During my subsequent pregnancies I have often felt like “I should” being doing this or “I should” be feeling that, which I find ironic. I tell other mothers who are pregnant after loss to be kind with themselves. There are no “shoulds” in pregnancy after loss, or as we say in my work, “Don’t ‘should’ on yourself.”

Through this, my second pregnancy after loss, I find myself allowing more room to ignore those feelings and “I shoulds” and giving myself permission to do what I need to do during this difficult and challenging time. This permission involves NOT doing some things as well. Here are nine things I’m NOT doing during my pregnancy after loss, and that’s fine by me.

1. Having a baby shower/receiving gifts

Oh, the pain that comes with cleaning out the nursery of your baby who died! It’s one of the worst things you can go through in your life. Taking each item you received from friends and family at your baby shower, who shared in the love and excitement of welcoming home baby, only to have to return cute pink dresses, pack away handmade quilts, and donate diapers. I do not want to have to do that again. This baby can have a “welcome home, baby” party instead–where loved ones can bring gifts if they like. The great thing about a “welcome home, baby” party is that baby will hopefully be there for others to meet and gush over.

2. Prepping the nursery

Honestly, you don’t need anything for a baby’s room in the weeks and months after he or she is born. You just need a safe place for your baby to sleep, which will probably be in your room. All you really need is a few sets of onesies, a blanket or two, and diapers, all of which can be bought by friends and loved ones on the day baby is born if that makes you feel more comfortable.

3. Announcing my pregnancy on social media

Sometimes during life after loss we just want to keep our grief and our new joys and anxieties of a pregnancy and baby who follows to ourselves for as long as possible. Maybe it’s out of fear we might lose this baby too. Maybe it’s because of self-preservation, as we want to savor every moment we get with this baby and not have to share, because we only had such few precious moments with our child who died. Whatever the reason, it’s cool if you wait longer than you did with other pregnancies to share on social media or if you don’t share at all. I know moms who didn’t share until the baby was born, which worked for them.

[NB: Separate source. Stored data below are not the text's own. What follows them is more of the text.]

From an optimization exercise on the open Yosys and OpenROAD flow, aimed at a short achievable clock period and few clock cycles; shortcuts taken in it are not production practice. Only simulation tests tie the RTL to the original design; equivalence was not proved. Power is estimated from default activity; no workload was simulated.

File: design/flow/design.v
package rv_isa_pkg;
	typedef enum logic [6:0] {
		OP     = 7'b0110011,
		OP_IMM = 7'b0010011,
		LOAD   = 7'b0000011,
		STORE  = 7'b0100011,
		BRANCH = 7'b1100011,
		JAL    = 7'b1101111,
		JALR   = 7'b1100111,
		LUI    = 7'b0110111,
		AUIPC  = 7'b0010111
	} opcode_t;
	typedef struct packed {
		logic [6:0] funct7;
		logic [4:0] rs2;
		logic [4:0] rs1;
		logic [2:0] funct3;
		logic [4:0] rd;
		opcode_t    opcode;
	} r_fmt_t;
	typedef struct packed {
		logic [11:0] imm;
		logic [4:0]  rs1;
		logic [2:0]  funct3;
		logic [4:0]  rd;
		opcode_t     opcode;
	} i_fmt_t;
	typedef struct packed {
		logic [6:0] imm_hi;    
		logic [4:0] rs2;
		logic [4:0] rs1;
		logic [2:0] funct3;
		logic [4:0] imm_lo;    
		opcode_t    opcode;
	} s_fmt_t;
	typedef struct packed {
		logic       imm12;
		logic [5:0] imm10_5;
		logic [4:0] rs2;
		logic [4:0] rs1;
		logic [2:0] funct3;
		logic [3:0] imm4_1;
		logic       imm11;
		opcode_t    opcode;
	} b_fmt_t;
	typedef struct packed {
		logic       imm20;
		logic [9:0] imm10_1;
		logic       imm11;
		logic [7:0] imm19_12;
		logic [4:0] rd;
		opcode_t    opcode;
	} j_fmt_t;
	typedef struct packed {
		logic [19:0] imm31_12;
		logic [4:0]  rd;
		opcode_t     opcode;
	} u_fmt_t;
	typedef union packed {
		r_fmt_t r;
		i_fmt_t i;
		s_fmt_t s;
		b_fmt_t b;
		j_fmt_t j;
		u_fmt_t u;
	} inst_t;
	localparam logic [2:0] F3_ADD  = 3'b000;
	localparam logic [2:0] F3_SLL  = 3'b001;
	localparam logic [2:0] F3_SLT  = 3'b010;
	localparam logic [2:0] F3_SLTU = 3'b011;
	localparam logic [2:0] F3_XOR  = 3'b100;
	localparam logic [2:0] F3_SR   = 3'b101;    
	localparam logic [2:0] F3_OR   = 3'b110;
	localparam logic [2:0] F3_AND  = 3'b111;
	localparam logic [2:0] F3_LB   = 3'b000;
	localparam logic [2:0] F3_LH   = 3'b001;
	localparam logic [2:0] F3_LW   = 3'b010;
	localparam logic [2:0] F3_LBU  = 3'b100;
	localparam logic [2:0] F3_LHU  = 3'b101;
	localparam logic [2:0] F3_BEQ  = 3'b000;
	localparam logic [2:0] F3_BNE  = 3'b001;
	localparam logic [2:0] F3_BLT  = 3'b100;
	localparam logic [2:0] F3_BGE  = 3'b101;
	localparam logic [2:0] F3_BLTU = 3'b110;
	localparam logic [2:0] F3_BGEU = 3'b111;
endpackage
Source: an optimization exercise on an open RTL-to-GDS flow (aim: small area, a short achievable clock period and few clock cycles). Production flows keep margins and buffers that such runs may drop.
RTL that was checked went through simulation tests only; none was proved equivalent to the original.
No functional check of the RTL was part of runs 5 and 6.
Power and IR drop assume default switching activity.

$ cat flow/design.v
`timescale 1ns/1ps
`default_nettype none
module dsp_seg #(
    parameter int L = 1,
    parameter int W = 1
) (
    input  logic         clk,
    input  logic         en,
    input  logic         sel,
    input  logic [W-1:0] din,
    output logic [W-1:0] dout
);
    logic [W-1:0] st [L];
    always_ff @(posedge clk) begin
        if (en) begin
            st[0] <= din;
            for (int k = 1; k < L; k++) st[k] <= st[k-1];
        end
    end
    assign dout = sel ? st[L-1] : din;
endmodule
module dither_spi_top (
    input  logic SPI_CLK,
    input  logic rst,
    input  logic SPI_CS,
    input  logic SPI_MOSI,
    output logic SPI_MISO,
    output logic frame_ready
);
    localparam logic [1:0] ST_W = 2'd0, ST_H = 2'd1, ST_PIX = 2'd2, ST_OUT = 2'd3;
    logic       cs_q, mosi_q;
    logic [1:0] stg;
    logic [2:0] bc;           
    logic [6:0] sr;           
    logic [3:0] wm1, hm1;     
    logic [3:0] col, row;     
    logic       p1, p2, p3, p4, rdy, adv_q, fr, mo, tiny, nq;
    logic       f_lc, f_fc, f_lr, f_r0, f_last;    
    logic [7:0] pre;          
    logic [7:0] v;            
    logic [6:0] t1;           
    logic [3:0] t2;           
    logic [7:0] s0;           
    logic       sel1, sel2, sel4, sel7, w1;
    logic       wr_pend, rd_pend, wr_now, rd_now, b1, b2, rbit;
    logic [7:0] wp, rp;       
    logic [1:0] fc;           
    logic       bit_take, byte_done, is_last, adv, start, bc7;
    logic [7:0] byte_in;
    assign bit_take  = !cs_q && (stg != ST_OUT);
    assign byte_done = bit_take && (bc == 3'd7);
    assign byte_in   = {sr, mosi_q};
    assign is_last   = f_last;
    assign bc7       = cs_q ? (bc == 3'd7) : (bc == 3'd6);
    assign adv       = fr && !SPI_CS && bc7;
    assign start     = ((stg == ST_PIX) && byte_done && is_last && !tiny) || (rdy && !wr_pend);
    always_ff @(posedge SPI_CLK) begin
        cs_q   <= SPI_CS;
        mosi_q <= SPI_MOSI;
        if (bit_take) sr <= byte_in[6:0];
    end
    always_ff @(posedge SPI_CLK or posedge rst) begin
        if (rst) begin
            stg   <= ST_W;
            bc    <= '0;
            p1    <= 1'b0;
            p2    <= 1'b0;
            p3    <= 1'b0;
            p4    <= 1'b0;
            rdy   <= 1'b0;
            adv_q <= 1'b0;
            fr    <= 1'b0;
        end else begin
            if (stg == ST_OUT && adv_q && !fr) bc <= '0;
            else if (stg != ST_OUT ? bit_take : (fr && !cs_q)) bc <= bc + 3'd1;
            p1    <= (stg == ST_PIX) && byte_done;
            p2    <= p1;
            p3    <= p2;
            p4    <= p3;
            if (p1 && stg == ST_OUT && tiny) rdy <= 1'b1;
            else if (!wr_pend) rdy <= 1'b0;
            adv_q <= adv;
            if (start) fr <= 1'b1;
            else if (adv && is_last) fr <= 1'b0;
            case (stg)
                ST_W:   if (byte_done) stg <= ST_H;
                ST_H:   if (byte_done) stg <= ST_PIX;
                ST_PIX: if (byte_done && is_last) stg <= ST_OUT;
                default: if (adv_q && !fr) stg <= ST_W;
            endcase
        end
    end
    logic [3:0] m;
    assign m = wm1 - 4'd1;
    always_ff @(posedge SPI_CLK) begin
        case (stg)
            ST_W: if (byte_done) wm1 <= byte_in[3:0] - 4'd1;
            ST_H: begin
                if (byte_done) hm1 <= byte_in[3:0] - 4'd1;
                w1   <= (wm1 == 4'd0);
                sel7 <= (m >= 4'd7) && (wm1 != 4'd0);
                {sel4, sel2, sel1} <= (m >= 4'd7) ? 3'(m - 4'd7) : m[2:0];
            end
            default: ;
        endcase
        tiny <= ((hm1 == 4'd0) && (wm1 <= 4'd3)) || ((wm1 == 4'd0) && (hm1 <= 4'd3)) ||
                 ((wm1 == 4'd1) && (hm1 == 4'd1));
        if (stg == ST_W || stg == ST_H || start) begin
            col <= '0;
            row <= '0;
        end else if ((p3 && stg == ST_PIX) || adv_q) begin
            if (col == wm1) begin
                col <= '0;
                row <= row + 4'd1;
            end else begin
                col <= col + 4'd1;
            end
        end
    end
    always_ff @(posedge SPI_CLK) begin
        f_lc   <= (col == wm1);
        f_fc   <= (col == 4'd0);
        f_lr   <= (row == hm1);
        f_r0   <= (row == 4'd0);
        f_last <= (col == wm1) && (row == hm1);
    end
    logic       n, ga, g3, g5, gf;
    logic [10:0] sum7, sum5;
    logic [11:0] sum3;
    assign n  = v[7];
    assign ga = !f_lc;
    assign g5 = !f_lr;
    assign g3 = !f_lr && !f_fc;
    assign gf = !f_lr && !f_lc;
    assign sum7 = ({v, 2'b00} & {10{ga}}) + ({1'b0, v, 1'b0} & {10{ga}}) + ({2'b00, v} & {10{ga}});
    assign sum5 = {t2, 4'b0000} + ({v, 2'b00} & {10{g5}}) + ({2'b00, v} & {10{g5}});
    assign sum3 = {1'b0, t1, 4'b0000} + ({2'b00, v, 1'b0} & {11{g3}}) + ({3'b000, v} & {11{g3}});
    logic [7:0] dl_out, lb;
    always_ff @(posedge SPI_CLK) begin
        if (stg == ST_W || stg == ST_H) begin
            pre <= '0;
            t2  <= '0;
        end else begin
            if (byte_done) v <= byte_in + pre;
            if (p1) begin
                v  <= v + {7'd0, n};    
                nq <= n;
            end
            if (p2) begin
                s0  <= sum3[11:4];
                pre <= {1'b0, sum7[10:4]};
            end
            if (p3) begin
                t1 <= sum5[10:4];
                t2 <= gf ? v[7:4] : 4'd0;
            end
            if (p4 && !(f_r0 && !f_lc)) pre <= pre + lb;
        end
    end
    logic [7:0] d1, d2, d4;
    dsp_seg #(.L(1), .W(8)) u_l1 (.clk(SPI_CLK), .en(p2), .sel(sel1), .din(s0), .dout(d1));
    dsp_seg #(.L(2), .W(8)) u_l2 (.clk(SPI_CLK), .en(p2), .sel(sel2), .din(d1), .dout(d2));
    dsp_seg #(.L(4), .W(8)) u_l4 (.clk(SPI_CLK), .en(p2), .sel(sel4), .din(d2), .dout(d4));
    dsp_seg #(.L(7), .W(8)) u_l7 (.clk(SPI_CLK), .en(p2), .sel(sel7), .din(d4), .dout(dl_out));
    assign lb = w1 ? {1'b0, t1} : dl_out;
    logic [255:0] ring;
    logic [31:0]  wsel;
    assign wr_now = wr_pend && (wp[2:0] == 3'd0);
    assign rd_now = fr && rd_pend && (rp[2:0] == 3'd1);
    always_comb begin
        wsel = '0;
        wsel[wp[7:3]] = wr_now;
    end
    always_ff @(posedge SPI_CLK) begin
        for (int q = 0; q < 32; q++) begin
            ring[8*q] <= wsel[q] ? nq : ring[(8*q+255) % 256];
            for (int k = 1; k < 8; k++) ring[8*q+k] <= ring[8*q+k-1];
        end
    end
    always_comb begin
        rbit = 1'b0;
        for (int j = 0; j < 32; j++) if (rp[7:3] == j[4:0]) rbit = ring[8*j];
    end
    always_ff @(posedge SPI_CLK) begin
        if (stg == ST_W || stg == ST_H) begin
            wp      <= 8'd0;
            rp      <= 8'd2;
            wr_pend <= 1'b0;
            rd_pend <= 1'b0;
            fc      <= 2'd0;
        end else begin
            wp <= wp + (wr_now ? 8'd2 : 8'd1);
            if (p1) wr_pend <= 1'b1;
            else if (wr_now) wr_pend <= 1'b0;
            if (p1 && fc != 2'd3) fc <= fc + 2'd1;
            rp <= rp + (adv_q ? 8'd2 : 8'd1);
            if (adv_q) begin
                b1      <= rd_now ? rbit : b2;
                rd_pend <= 1'b1;
            end else if (rd_now) begin
                b2      <= rbit;
                rd_pend <= 1'b0;
            end else if (p1 && fc == 2'd1) begin
                b1 <= n;
            end else if (p1 && fc == 2'd2) begin
                b2 <= n;
            end
        end
        if (adv) mo <= b1;
        else if (p1 && fc == 2'd0 && stg != ST_W && stg != ST_H) mo <= n;
    end
    assign SPI_MISO    = mo;
    assign frame_ready = fr;
endmodule
`default_nettype wire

4. Taking weekly bump pictures

I have never seen one picture of my mother pregnant with me. Not one! And guess what? I think I turned out okay. I took weekly pictures with my first baby, the one who died. It was fun. I enjoyed it. But now it just seems like something else to keep up on during a PAL, and sometimes it’s just hard enough to stay above water with my worries. Letting go of this expectation has helped me reduce that anxiety. But for others it may be a way to celebrate this pregnancy. Either way, do what works for you.

5. Googling

Say it with me, “I will not Google during my Pregnancy After Loss!” Believe it or not, Dr. Google does not have a real medical degree! WebMD, Wiki, and random blog posts in mom forums do not know you, your body, your baby, or the answer to your medical questions. When in doubt or during a state of panic, call your doctor or nurse’s line for reassurance and guidance. Unlike the Internet they will actually be able to provide you with medical advice and appropriate action. It’s also nice to get that human interaction that you might need to calm the nerves versus the cold, harsh, World Wide Web.

6. Getting too excited

When people ask me any questions about my subsequent pregnancy I usually respond in an even tone, with little inflection in my voice, and reply with the same statement for every question, “I’m just taking it one day at a time.” Yes, a part of me is excited AND another part of me is terrified this baby will die too. To stay sane during my day-to-day activities, I usually tell myself my favorite mantra, “In this moment, everything is okay.”

7. Getting too detached

Just like I don’t want to get too excited, I also work hard to not get too detached. The reality is that if this baby died too, I would be devastated and sad. No matter how much I want to psychologically detach, the truth is that the baby is already here, already a part of me and my life. So, I make a concerted effort to let the reality of this baby slip into my conscious mind. I’ll talk to baby here and there, and I’ll take time to notice baby’s movements.

8. Packing a hospital bag early

The idea of packing a hospital bag makes me anxious. Thoughts of, “Will I actually use this baby’s take home outfit?” run through my mind. Since I know my scheduled delivery date, I plan on packing the week of, not two months before. Maybe you don’t know when baby will arrive; take measures to pack your bag when you see fit. Really, all you truly need for labor is for you and baby to arrive safely.

9. Caring what other people think

My friends and family would say I have never really been concerned about how others view me. The day my baby died, a switch flipped inside of me. During this grief, I have learned more and more not to give a f@&! about what others think. It’s helped me immensely to let the opinions of others go, and I recommend that you do too during your subsequent pregnancy. The person who knows what’s best for you and baby during this time is you, beautiful mama.

No matter what you decide to do or not to do does not determine the amount of love you carry for the baby you are currently pregnant with or the one who died. Your decisions are your best efforts to take care of you and parent ALL of your children in the best way you know how. Roar on, courageous mamas!